-------- RECORD EXTRACTS

File: src/fnv1a_symbol_table_lookup_macros.svh
// ----------------------------------------------------------------------------
// fnv1a_symbol_table_lookup_macros
// Assertion helpers used by the symbol table top level.
// ----------------------------------------------------------------------------
`ifndef FNV1A_SYMBOL_TABLE_LOOKUP_MACROS_SVH
`define FNV1A_SYMBOL_TABLE_LOOKUP_MACROS_SVH

// Same-cycle implication, checked outside reset.
`define FSTL_ASSERT_NOW(label, clk, rstn, ante, cons, msg) \
    label: assert property (@(posedge clk) disable iff (!(rstn)) (ante) |-> (cons)) \
        else $error(msg);

// Next-cycle implication, checked outside reset.
`define FSTL_ASSERT_NEXT(label, clk, rstn, ante, cons, msg) \
    label: assert property (@(posedge clk) disable iff (!(rstn)) (ante) |=> (cons)) \
        else $error(msg);

`endif

File: src/fstl_pkg.sv
// ----------------------------------------------------------------------------
// fstl_pkg
// Types, codes and the hash step for the FNV-1a symbol table.
// ----------------------------------------------------------------------------
package fstl_pkg;

    localparam logic [31:0] FNV_BASIS = 32'd2166136261;
    localparam logic [31:0] FNV_PRIME = 32'd16777619;
    localparam int          ENTRY_W   = 10;

    localparam logic [1:0] FUNC_CLEAR  = 2'd0;
    localparam logic [1:0] FUNC_INSERT = 2'd1;
    localparam logic [1:0] FUNC_LOOKUP = 2'd2;

    localparam logic [1:0] REPLY_CLEAR  = 2'd0;
    localparam logic [1:0] REPLY_INSERT = 2'd1;
    localparam logic [1:0] REPLY_LOOKUP = 2'd2;

    typedef struct packed {
        logic [1:0]  func;
        logic [7:0]  name_byte;
        logic        last_byte;
        logic [31:0] new_address;
        logic [15:0] new_section;
        logic [7:0]  new_kind;
        logic [7:0]  new_binding;
    } in_item_t;

    typedef struct packed {
        logic [1:0]         reply_kind;
        logic               hit;
        logic               table_full;
        logic [ENTRY_W-1:0] entry_index;
        logic [31:0]        sym_hash;
        logic [31:0]        found_address;
        logic [15:0]        found_section;
        logic [7:0]         found_kind;
        logic [7:0]         found_binding;
    } out_item_t;

    // controller -> datapath
    typedef struct packed {
        logic       fold;       // fold a non-final byte into the running hash
        logic       name_done;  // fold the final byte, latch key and attributes
        logic [1:0] kind;       // reply kind latched with name_done
        logic       clear;      // empty the table
        logic       do_insert;  // append key or flag full
        logic       scan_start;
        logic       scan_step;
        logic       take_hit;
        logic       emit;       // load the output register
    } dp_cmd_t;

    // datapath -> controller
    typedef struct packed {
        logic match;
        logic scan_done;
        logic out_free;
    } dp_sts_t;

    // product kept modulo 2^32
    function automatic logic [31:0] fnv_fold(input logic [31:0] h, input logic [7:0] b);
        logic [31:0] mixed;
        mixed = h ^ {24'd0, b};
        return mixed * FNV_PRIME;
    endfunction

endpackage

File: src/fstl_ctrl.sv
// ----------------------------------------------------------------------------
// fstl_ctrl
// Controller: takes beats in idle, sequences insert, scan and reply.
// ----------------------------------------------------------------------------
module fstl_ctrl import fstl_pkg::*; (
    input  logic       aclk,
    input  logic       aresetn,
    input  logic       s_valid,
    output logic       s_ready,
    input  logic [1:0] s_func,
    input  logic       s_last,
    input  dp_sts_t    sts,
    output dp_cmd_t    cmd
);

    localparam logic [1:0] ST_IDLE  = 2'd0;
    localparam logic [1:0] ST_WRITE = 2'd1;
    localparam logic [1:0] ST_SCAN  = 2'd2;
    localparam logic [1:0] ST_EMIT  = 2'd3;

    logic [1:0] state_reg, state_next;
    logic       fire;

    assign s_ready = (state_reg == ST_IDLE);
    assign fire    = s_valid && s_ready;

    always_comb begin
        state_next = state_reg;
        cmd        = '0;
        unique case (state_reg)
            ST_IDLE: begin
                if (fire) begin
                    priority if (s_func == FUNC_CLEAR) begin
                        cmd.clear  = 1'b1;
                        state_next = ST_EMIT;
                    end else if (s_func == FUNC_INSERT || s_func == FUNC_LOOKUP) begin
                        if (!s_last) begin
                            cmd.fold = 1'b1;
                        end else if (s_func == FUNC_INSERT) begin
                            cmd.name_done = 1'b1;
                            cmd.kind      = REPLY_INSERT;
                            state_next    = ST_WRITE;
                        end else begin
                            cmd.name_done  = 1'b1;
                            cmd.kind       = REPLY_LOOKUP;
                            cmd.scan_start = 1'b1;
                            state_next     = ST_SCAN;
                        end
                    end else begin
                        // unused code: beat dropped
                        state_next = ST_IDLE;
                    end
                end
            end
            ST_WRITE: begin
                cmd.do_insert = 1'b1;
                state_next    = ST_EMIT;
            end
            ST_SCAN: begin
                priority if (sts.match) begin
                    cmd.take_hit = 1'b1;
                    state_next   = ST_EMIT;
                end else if (sts.scan_done) begin
                    state_next = ST_EMIT;
                end else begin
                    cmd.scan_step = 1'b1;
                end
            end
            ST_EMIT: begin
                if (sts.out_free) begin
                    cmd.emit   = 1'b1;
                    state_next = ST_IDLE;
                end
            end
            default: state_next = ST_IDLE;
        endcase
    end

    always_ff @(posedge aclk) begin
        if (!aresetn) begin
            state_reg <= ST_IDLE;
        end else begin
            state_reg <= state_next;
        end
    end

endmodule

File: config.mk
export PLATFORM = sky130hd
export DESIGN_NAME = fstl_ctrl
export DESIGN_NICKNAME = d
export VERILOG_FILES = /design/src/fnv1a_symbol_table_lookup_macros.svh /design/src/fstl_pkg.sv /design/src/fstl_ctrl.sv
export SDC_FILE = /design/constraint.sdc
export NUM_CORES = 1
export LEC_CHECK = 0
export BUFFER_PORTS_ARGS = -buffer_cell sky130_fd_sc_hd__buf_4
export CAP_MARGIN = 10
export CORE_AREA = 2 2 39 41
export CTS_CLUSTER_SIZE = 8
export DETAILED_ROUTE_END_ITERATION = 7
export DIE_AREA = 0 0 41 43
export SLEW_MARGIN = 0
export SYNTH_ARGS = -nofsm -noshare
export SYNTH_HDL_FRONTEND = slang
export SYNTH_SLANG_ARGS = --single-unit
File: constraint.sdc
create_clock -name aclk -period 1.6 [get_ports aclk]
set_clock_uncertainty 0.15 [all_clocks]
set_input_delay 0 -clock aclk [delete_from_list [all_inputs] [get_ports aclk]]
set_output_delay 0 -clock aclk [all_outputs]
set_load 0.005 [all_outputs]
; After elaboration in Yosys (flattened, before gate mapping)
; Index checks and enable logic that the tools add are counted.
[totals]
regBits = 2
[op_classes]
reduce_logical = 5
n_mux = 30
eq_ne = 9
[ops]
columns = op, n
row1 = $mux W2, 10
row2 = $mux W1, 14
row3 = $mux W5, 2
row4 = $mux W4, 2
row5 = $pmux W2 S4, 1
row6 = $eq A2 B2 Y1 const B, 3
row7 = $eq A2 B1 Y1 const B, 2
row8 = $logic_not A2 Y1, 2
row9 = $ne A4 B4 Y1 const B, 1
row10 = $reduce_and A4 Y1, 1
row11 = $mux W3, 1
row12 = $ne A3 B3 Y1 const B, 1
row13 = $ne A2 B1 Y1 const B, 1
row14 = $ne A2 B2 Y1 const B, 1
row15 = $logic_and A1 B1 Y1, 1
row16 = $logic_or A1 B1 Y1, 1

; Logic depth before layout (Yosys ltp)
[depth]
word_depth = 7
mapped_depth = 7
depth_no_buf = 6

; Worst setup path before layout
; No wires, ideal clock.
[synth_timing]
path_type = reg-to-output
start = register state_reg[0]
end = output port cmd[7] (netlist bit)
required_ns = 1.450
setup_slack_ns = 0.135
stages_incl_launch_ff = 8
arrival_ns = 1.315
cell_sequence = dfxtp_1 inv_1 ha_1 nand2b_1 nor2_1 and3_1 nor2b_1 buf_4
[synth_lines]
columns = item, line
row1 = "start, declared", fstl_ctrl.sv:21  ; logic [1:0] state_reg, state_next;
row2 = "start signal, assigned", fstl_ctrl.sv:83  ; state_reg <= state_next;
row3 = "end, declared", fstl_ctrl.sv:13  ; output dp_cmd_t cmd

----------------

EXERCISE OBJECTIVE –
Repeat exactly the lines above, starting with the first line of the records and finishing with the line holding "logic [ENTRY_W-1:0] entry_index;". Add no other line.

WRITTEN ANSWER –
File: src/fnv1a_symbol_table_lookup_macros.svh
// ----------------------------------------------------------------------------
// fnv1a_symbol_table_lookup_macros
// Assertion helpers used by the symbol table top level.
// ----------------------------------------------------------------------------
`ifndef FNV1A_SYMBOL_TABLE_LOOKUP_MACROS_SVH
`define FNV1A_SYMBOL_TABLE_LOOKUP_MACROS_SVH

// Same-cycle implication, checked outside reset.
`define FSTL_ASSERT_NOW(label, clk, rstn, ante, cons, msg) \
    label: assert property (@(posedge clk) disable iff (!(rstn)) (ante) |-> (cons)) \
        else $error(msg);

// Next-cycle implication, checked outside reset.
`define FSTL_ASSERT_NEXT(label, clk, rstn, ante, cons, msg) \
    label: assert property (@(posedge clk) disable iff (!(rstn)) (ante) |=> (cons)) \
        else $error(msg);

`endif

File: src/fstl_pkg.sv
// ----------------------------------------------------------------------------
// fstl_pkg
// Types, codes and the hash step for the FNV-1a symbol table.
// ----------------------------------------------------------------------------
package fstl_pkg;

    localparam logic [31:0] FNV_BASIS = 32'd2166136261;
    localparam logic [31:0] FNV_PRIME = 32'd16777619;
    localparam int          ENTRY_W   = 10;

    localparam logic [1:0] FUNC_CLEAR  = 2'd0;
    localparam logic [1:0] FUNC_INSERT = 2'd1;
    localparam logic [1:0] FUNC_LOOKUP = 2'd2;

    localparam logic [1:0] REPLY_CLEAR  = 2'd0;
    localparam logic [1:0] REPLY_INSERT = 2'd1;
    localparam logic [1:0] REPLY_LOOKUP = 2'd2;

    typedef struct packed {
        logic [1:0]  func;
        logic [7:0]  name_byte;
        logic        last_byte;
        logic [31:0] new_address;
        logic [15:0] new_section;
        logic [7:0]  new_kind;
        logic [7:0]  new_binding;
    } in_item_t;

    typedef struct packed {
        logic [1:0]         reply_kind;
        logic               hit;
        logic               table_full;
        logic [ENTRY_W-1:0] entry_index;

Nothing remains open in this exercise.